Data records.
### config.mk
export PLATFORM = sky130hd
export DESIGN_NAME = alu_share_arbiter
export DESIGN_NICKNAME = d
export VERILOG_FILES = /design/src/rtl/alu_share_arbiter.sv
export SDC_FILE = /design/constraint.sdc
export NUM_CORES = 1
export LEC_CHECK = 0
export ABC_AREA = 1
export CAP_MARGIN = 0
export CORE_AREA = 2 2 290 292
export CTS_CLUSTER_SIZE = 16
export DETAILED_ROUTE_END_ITERATION = 16
export DIE_AREA = 0 0 292 294
export PLACE_DENSITY = 0.36
export SYNTH_ARGS = -nofsm -noshare
export SYNTH_HDL_FRONTEND = slang
export SYNTH_SLANG_ARGS = --single-unit
export TNS_END_PERCENT = 100
### constraint.sdc
create_clock -name clk -period 2.32 [get_ports clk]
set_input_delay 0.464 -clock clk [delete_from_list [all_inputs] [get_ports clk]]
set_output_delay 0.464 -clock clk [all_outputs]
set_load 0.03 [all_outputs]
### src/rtl/alu_share_arbiter.sv
// alu_share_arbiter
//   Shares one combinational ALU between two requesters. A round-robin arbiter
//   picks a winner among the valid requests. The winner's operands and control
//   drive the ALU. The ALU result is captured in one owner-tagged result register
//   and returned on that owner's response channel one cycle later.
//
//   Optional feature: define ALU_ARB_PERFCNT_EN to build the grant and conflict
//   counters. When it is undefined, the counter ports are tied to zero and no
//   counter flops are built.
module alu_share_arbiter #(
    parameter int XLEN = 64,
    parameter int CTLW = 24
) (
    input  logic            clk,
    input  logic            reset_n,

    input  logic            i_req0_valid,
    output logic            o_req0_ready,
    input  logic [XLEN-1:0] i_req0_a,
    input  logic [XLEN-1:0] i_req0_b,
    input  logic [CTLW-1:0] i_req0_ctl,
    output logic            o_rsp0_valid,
    input  logic            i_rsp0_ready,
    output logic [XLEN-1:0] o_rsp0_result,

    input  logic            i_req1_valid,
    output logic            o_req1_ready,
    input  logic [XLEN-1:0] i_req1_a,
    input  logic [XLEN-1:0] i_req1_b,
    input  logic [CTLW-1:0] i_req1_ctl,
    output logic            o_rsp1_valid,
    input  logic            i_rsp1_ready,
    output logic [XLEN-1:0] o_rsp1_result,

    output logic [XLEN-1:0] o_alu_a,
    output logic [XLEN-1:0] o_alu_b,
    output logic [CTLW-1:0] o_alu_ctl,
    input  logic [XLEN-1:0] i_alu_result,

    output logic [31:0]     o_gnt_cnt0,
    output logic [31:0]     o_gnt_cnt1,
    output logic [31:0]     o_conflict_cnt
);

    // EMPTY: no result is held. HOLD: a result waits for its owner's response ready.
    typedef enum logic {
        ST_EMPTY = 1'b0,
        ST_HOLD  = 1'b1
    } state_t;

    state_t          r_state;
    logic            r_owner;     // requester that owns r_result
    logic            r_last_gnt;  // most recent winner; the other side wins the next tie
    logic [XLEN-1:0] r_result;

    logic w_full;
    logic w_owner_ready;
    logic w_drain;
    logic w_can_accept;
    logic w_both_valid;
    logic w_pick1;
    logic w_gnt0;
    logic w_gnt1;
    logic w_accept;

    assign w_full        = (r_state == ST_HOLD);
    assign w_owner_ready = r_owner ? i_rsp1_ready : i_rsp0_ready;
    assign w_drain       = w_full & w_owner_ready;
    // Nothing is granted while reset is asserted, so Ready stays low during reset.
    assign w_can_accept  = reset_n & (~w_full | w_drain);
    assign w_both_valid  = i_req0_valid & i_req1_valid;

    // On a tie the side that did not win last time is picked. Otherwise the only valid side is picked.
    assign w_pick1  = w_both_valid ? ~r_last_gnt : i_req1_valid;
    assign w_gnt0   = w_can_accept & i_req0_valid & ~w_pick1;
    assign w_gnt1   = w_can_accept & i_req1_valid &  w_pick1;
    assign w_accept = w_gnt0 | w_gnt1;

    assign o_req0_ready = w_gnt0;
    assign o_req1_ready = w_gnt1;

    // Route the granted requester to the shared ALU. The ALU inputs are zero when there is no grant.
    always_comb begin
        // NOTE: every output gets a default first so no path leaves it unassigned, which would infer a latch.
        o_alu_a   = '0;
        o_alu_b   = '0;
        o_alu_ctl = '0;
        if (w_gnt0) begin
            o_alu_a   = i_req0_a;
            o_alu_b   = i_req0_b;
            o_alu_ctl = i_req0_ctl;
        end else if (w_gnt1) begin
            o_alu_a   = i_req1_a;
            o_alu_b   = i_req1_b;
            o_alu_ctl = i_req1_ctl;
        end
    end

    // Result-holding FSM. An accept always loads the register, including when the old result drains in the same cycle.
    always_ff @(posedge clk or negedge reset_n) begin
        if (!reset_n) begin
            // NOTE: the result register is reset as well, so the response data reads zero after reset.
            r_state    <= ST_EMPTY;
            r_owner    <= 1'b0;
            r_last_gnt <= 1'b1;
            r_result   <= '0;
        end else begin
            // NOTE: non-blocking assignments make every register update from the pre-edge values.
            case (r_state)
                ST_EMPTY: begin
                    if (w_accept) begin
                        r_state    <= ST_HOLD;
                        r_owner    <= w_gnt1;
                        r_last_gnt <= w_gnt1;
                        r_result   <= i_alu_result;
                    end
                end
                ST_HOLD: begin
                    if (w_accept) begin
                        r_owner    <= w_gnt1;
                        r_last_gnt <= w_gnt1;
                        r_result   <= i_alu_result;
                    end else if (w_drain) begin
                        r_state    <= ST_EMPTY;
                    end
                end
                default: r_state <= ST_EMPTY;
            endcase
        end
    end

    assign o_rsp0_valid  = w_full & ~r_owner;
    assign o_rsp1_valid  = w_full &  r_owner;
    assign o_rsp0_result = r_result;
    assign o_rsp1_result = r_result;

`ifdef ALU_ARB_PERFCNT_EN
    logic [31:0] r_gnt_cnt0;
    logic [31:0] r_gnt_cnt1;
    logic [31:0] r_conflict_cnt;
    logic        w_conflict;

    // A conflict is a both-valid cycle that grants only one side, or grants neither because the result is stalled.
    assign w_conflict = w_both_valid & ((w_gnt0 ^ w_gnt1) | (w_full & ~w_drain));

    // Observation-only counters. They wrap at 2^32 and never feed back into the datapath.
    always_ff @(posedge clk or negedge reset_n) begin
        if (!reset_n) begin
            r_gnt_cnt0     <= '0;
            r_gnt_cnt1     <= '0;
            r_conflict_cnt <= '0;
        end else begin
            if (w_gnt0)     r_gnt_cnt0     <= r_gnt_cnt0 + 32'd1;
            if (w_gnt1)     r_gnt_cnt1     <= r_gnt_cnt1 + 32'd1;
            if (w_conflict) r_conflict_cnt <= r_conflict_cnt + 32'd1;
        end
    end

    assign o_gnt_cnt0     = r_gnt_cnt0;
    assign o_gnt_cnt1     = r_gnt_cnt1;
    assign o_conflict_cnt = r_conflict_cnt;
`else
    assign o_gnt_cnt0     = '0;
    assign o_gnt_cnt1     = '0;
    assign o_conflict_cnt = '0;
`endif

endmodule
Yosys cells after proc, flatten, opt, wreduce, memory -nomap -nowiden
Cells that the tools add are included.

Register bits after elaboration: 67. Bits of input ports: 374. Output and inout port bits: 380. Word-level logic and storage cells: 33.

Mux-type cells: 14. Bitwise gates (word level): 15.

Operators with widths (number): two-way mux 64 bit (5); two-way mux 24 bit (2); AND 1 bit (9); two-way mux 1 bit (6); NOT 1 bit (4); bitwise OR 1 bit (2); case mux 1 bit (2 select lines) (1).

Longest topological paths before layout
Depth in word-level cells: 9. Mapped depth: 9. Gate-level depth less buffers: 7.

Worst setup path before layout
OpenSTA, ideal clock, no wires.

Kind: reg-to-output. Start point: register r_last_gnt. End point: output o_alu_b[56]. Arrival time: 1588 ps. Data required time: 1856 ps. Path slack: 268 ps. Stages on the path, launching flop included: 9. Buffers on the path: 2. Path through: dfstp_2 > inv_1 > a21boi_1 > nand3_2 > inv_2 > buf_2 > buf_2 > nand2_1 > nand2_1.

Word-level cells in the longest chain between the ends: 5. Elaborated cells on any way between the ends: 7. Classes of those cells: mux (3); bitwise (4).

RTL lines: from (decl) (RTL line 53) `logic r_last_gnt;`; from (signal assigned) (RTL line 114) `r_last_gnt <= w_gnt1;`; from (signal assigned) (RTL line 121) `r_last_gnt <= w_gnt1;`; NOT 1 bit (RTL line 74) `assign w_pick1 = w_both_valid ? ~r_last_gnt : i_req1_valid;`; two-way mux 1 bit (RTL line 74); NOT 1 bit (RTL line 75) `assign w_gnt0 = w_can_accept & i_req0_valid & ~w_pick1;`; AND 1 bit (RTL line 75); via o_req0_ready (RTL line 18) `output logic o_req0_ready,`; two-way mux 64 bit (RTL line 88) `if (w_gnt0) begin`; to (decl) (RTL line 36) `output logic [XLEN-1:0] o_alu_b,`.

The timed path passes the listed nets, and every way through them passes these cells.

Worst setup path in the final report
Start point: register r_last_gnt. End point: output o_alu_a[17].

Word-level cells in the longest chain between the ends: 5. Elaborated cells on any way between the ends: 7. Classes of those cells: mux (3); bitwise (4).

RTL lines: NOT 1 bit * (RTL line 74); two-way mux 1 bit * (RTL line 74); AND 1 bit or NOT 1 bit (tied branches) (RTL line 76, 75); two-way mux 64 bit or AND 1 bit (tied branches) (RTL line 92, 75); two-way mux 64 bit * (RTL line 88); to (decl) (RTL line 35) `output logic [XLEN-1:0] o_alu_a,`.

Mark *: on every way between the ends. The rest lies on a longest branch, timed or not.

==> run_results.csv <==
group,metric,value,unit
run_status,status,"finished, violations left",
run_status,violations,"setup timing",
floorplan,io_pins,754,
cells_and_area,final_net_count,1946,
cts,cts_buffers,9,
placement,dp_cells,2604,
cts,clk_pin_slew,0.06,ns
cts,htreeDepth,3,
sta,finalSetupViolCount,154,
cells_and_area,final_common_cell,"clkdlybuf4s50_1",
power,powerDensity,947,nW/um^2
critical_path,r2r_cells,9,
synthesis,ys_warn_count,0,
sta,max_freq,392,MHz
cts,insertion_delay,0.36,ns
route,ant_nets,0,
cells_and_area,drive_gt1_share,28.4,%
critical_path,worstPathArrival,2.09,ns
synthesis,syn-cell-area,5790,sq um
cts,ctsLongestPathBuffers,2,
cts,root_buffer,"clkbuf_16",
synthesis,ys_seq_elements,67,
worst_hold_path,hp-class,"in -> async",
floorplan,dieWidth,292,um
route,drc,0,
sta,drv_slew,0,
power,ir_drop,0.000575,V
sta,slew_headroom,44.6,%
cells_and_area,areaGrowthSynthToFinish,168,%
sta,skew,0.0122,ns
route,vias_per_cell,3.03,
run,drv_cap,0,
cts,cts.sinks,67,
route,wl,42900,um
placement,io_buffers,657,
synthesis,yosysTopAreaCellShare,38.0,%
critical_path,required,1.86,ns
critical_path,crit_fanout,5,
global_routing,antenna_found_initial,2,
global_routing,grt_pass1_wl,55000,um
sta,rsz0062_at_grt,"yes",
placement,place_congestion,0.885,
critical_path,critPathLaunchType,"flop",
floorplan,initial_core_util,6.99,%
global_routing,track_usage,8.79,%
route,drtIter0Drc,227,
sta,timing.final.crit_period,2.55,ns
critical_path,cp-end-kind,"primary output",
critical_path,crit_type,"reg -> out",
cts,cts_tree,"built",
placement,hpwlAfterDp,32400,um
global_routing,grt_pass1_vias,7987,
sta,setup_slack,-0.234,ns
critical_path,ff2ff_setup_slack,0.13,ns
floorplan,die_h,294,um
cells_and_area,instances_no_fill,2659,
global_routing,grt_max_degree,67,
synthesis,syn_inst,948,
global_routing,grt.overflow.total,0,
floorplan,dieArea,85800,sq um
sta,finalCritPeriodShare,110,%
route,wl_per_cell,16.1,um
synthesis,syn_avg_cell_area,6.11,sq um
synthesis,yosys.area.top_type,"nand2_1",
cells_and_area,most-common-layout-cells,"clkdlybuf4s50_1, nand2_1, buf_6",
synthesis,synth_cell_types,16,
cells_and_area,final_util,18.8,%
route,vias,8059,
synthesis,ys_seq_area_share,29.0,%
synthesis,synthTopCellsByArea,"nand2_1, dfrtp_1, buf_4",
sta,hold_violations,0,
floorplan,rows,106,
power,power_leakage,0.00726,uW
placement,pre_cts_slack,-0.509,ns
route,dr.pass1.iters,4,
sta,tightestPinTransition,0.831,ns
floorplan,core,82900,sq um
==> worst paths after layout <==
| kind | endpoint | start |
|---|---|---|
| worst min register to register | o_rsp0_result[37] | o_rsp0_result[37] |
| max in group asynchronous | o_rsp0_result[54] | reset_n |
| worst max register to register | o_rsp0_result[55] | r_owner |
| worst min-delay path | o_rsp0_result[36] | reset_n |
| worst max-delay path | o_alu_a[17] | r_last_gnt |
| min in group clk | o_rsp0_result[37] | o_rsp0_result[37] |
==> metrics by stage <==
step                cell area [sq um]  hold WS [ns]  power (uW)  setup TNS [ns]
floorplan                        6150         0.168        7860               0
global placement                12900         0.291       11900          -81.50
detailed placement              12900         0.288       11900          -80.61
CTS                             14400        0.0648       14400          -37.17
global route                    15500        0.0876       15500          -43.77
finish                          15600        0.0949       14700          -26.18
==> power by group <==
part           internal (uW)  switching [uW]  total, uW  leakage, uW
combinational           4680            6140      10800      0.00628
sequential              1740             621       2360     0.000824
clock                    972             571       1540     0.000157
==> sequential cells by signal, summed over array words and instances (netlist names) <==
signal	count
r_state	1
r_last_gnt	1
o_rsp0_result	64
r_owner	1
==> what timing repair did <==
action | 4_1_cts | 5_1_grt
hold endpoints to repair | 2 | 0
hold buffers | 1 | 0
buffers inserted | 12 | 8
pin swaps | 16 | 59
resized for setup | 207 | 257
endpoints found under the setup margin | 155 | 173
cloned | 10 | 14
==> critical path, cell delays in order, from the launching register on <==
cell and delay, ns:
dfstp_2 0.53, inv_2 0.04, a21boi_2 0.18, nand3_4 0.13
inv_8 0.11, buf_12 0.14, clkbuf_16 0.17, buf_8 0.13
nand2_2 0.05, nand2_2 0.10, buf_12 0.13
==> synthesized netlist by cell type <==
| library cell | count |
|---|---|
| dfrtp_1 | 66 |
| inv_2 | 2 |
| buf_2 | 37 |
| buf_4 | 173 |
| inv_1 | 4 |
| a21oi_1 | 2 |
| buf_1 | 2 |
| clkbuf_1 | 1 |
| a21boi_1 | 2 |
| dfstp_2 | 1 |
| nor2_1 | 1 |
| nand3_1 | 65 |
| nand2_1 | 587 |
| conb_1 | 1 |
| nand2_2 | 1 |
| nand3_2 | 3 |
==> area by class of cell <==
class | count | area (sq um)
antenna | 2 | 5.00
clock buffer | 12 | 246
clock inverter | 4 | 73.8
fill | 9315 | 67300
inverter | 6 | 42.5
multi-input combinational | 757 | 3880
sequential | 67 | 1680
tap | 1080 | 1350
timing repair buffer | 731 | 8270
==> metal layers <==
metal | global-route usage (%) | part of all wire, %
met1 | 9.55 | 37
met2 | 16.2 | 52
met3 | 2.93 | 8.1
met4 | 2.41 | 2.4
met5 | 0 | 0.030
==> cell families after synthesis <==
family,count (synthesis),synth area share (%)
and+or+nand+nor,657,44.3
buffers and inverters,219,26.2
DFF,67,29.0
AOI/OAI and AO/OA,4,0.432
other,1,0.0647
No activity file was read; power rests on OpenSTA's default activity.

INSTRUCTIONS TO FOLLOW. Your output should consist solely of the lines from the beginning of the entries through the line containing "owner-tagged result register", reproduced exactly.

ANSWER SECTION.
### config.mk
export PLATFORM = sky130hd
export DESIGN_NAME = alu_share_arbiter
export DESIGN_NICKNAME = d
export VERILOG_FILES = /design/src/rtl/alu_share_arbiter.sv
export SDC_FILE = /design/constraint.sdc
export NUM_CORES = 1
export LEC_CHECK = 0
export ABC_AREA = 1
export CAP_MARGIN = 0
export CORE_AREA = 2 2 290 292
export CTS_CLUSTER_SIZE = 16
export DETAILED_ROUTE_END_ITERATION = 16
export DIE_AREA = 0 0 292 294
export PLACE_DENSITY = 0.36
export SYNTH_ARGS = -nofsm -noshare
export SYNTH_HDL_FRONTEND = slang
export SYNTH_SLANG_ARGS = --single-unit
export TNS_END_PERCENT = 100
### constraint.sdc
create_clock -name clk -period 2.32 [get_ports clk]
set_input_delay 0.464 -clock clk [delete_from_list [all_inputs] [get_ports clk]]
set_output_delay 0.464 -clock clk [all_outputs]
set_load 0.03 [all_outputs]
### src/rtl/alu_share_arbiter.sv
// alu_share_arbiter
//   Shares one combinational ALU between two requesters. A round-robin arbiter
//   picks a winner among the valid requests. The winner's operands and control
//   drive the ALU. The ALU result is captured in one owner-tagged result register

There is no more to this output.